- **Instructions to follow**
In the records below, the line containing "set_output_delay 5.25 -clock" is the first to keep. Retype it and all later lines exactly, through the end.

━━━━━━━━━━━━━━━━━━━━

[config.mk]
export PLATFORM = sky130hd
export DESIGN_NAME = jpr_update
export DESIGN_NICKNAME = d
export VERILOG_FILES = /design/src/jpr_pkg.sv /design/src/jpr_update.sv
export SDC_FILE = /design/constraint.sdc
export NUM_CORES = 1
export LEC_CHECK = 0
export BUFFER_PORTS_ARGS = -buffer_cell sky130_fd_sc_hd__buf_2
export CAP_MARGIN = 20
export CELL_PAD_IN_SITES_DETAIL_PLACEMENT = 0
export CELL_PAD_IN_SITES_GLOBAL_PLACEMENT = 1
export CORE_MARGIN = 2
export CORE_UTILIZATION = 30
export CTS_CLUSTER_SIZE = 25
export DETAILED_ROUTE_END_ITERATION = 6
export PLACE_DENSITY_LB_ADDON = 0.3
export SLEW_MARGIN = 0
export SYNTH_ARGS = -nofsm -noshare
export SYNTH_HDL_FRONTEND = slang
export SYNTH_SLANG_ARGS = --single-unit
[constraint.sdc]
create_clock -name clk -period 17.5 [get_ports clk]
set_input_delay 5.25 -clock clk [delete_from_list [all_inputs] [get_ports clk]]
set_output_delay 5.25 -clock clk [all_outputs]
set_load 0.005 [all_outputs]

━━━━━━━━━━━━━━━━━━━━

- **Output of the task**
set_output_delay 5.25 -clock clk [all_outputs]
set_load 0.005 [all_outputs]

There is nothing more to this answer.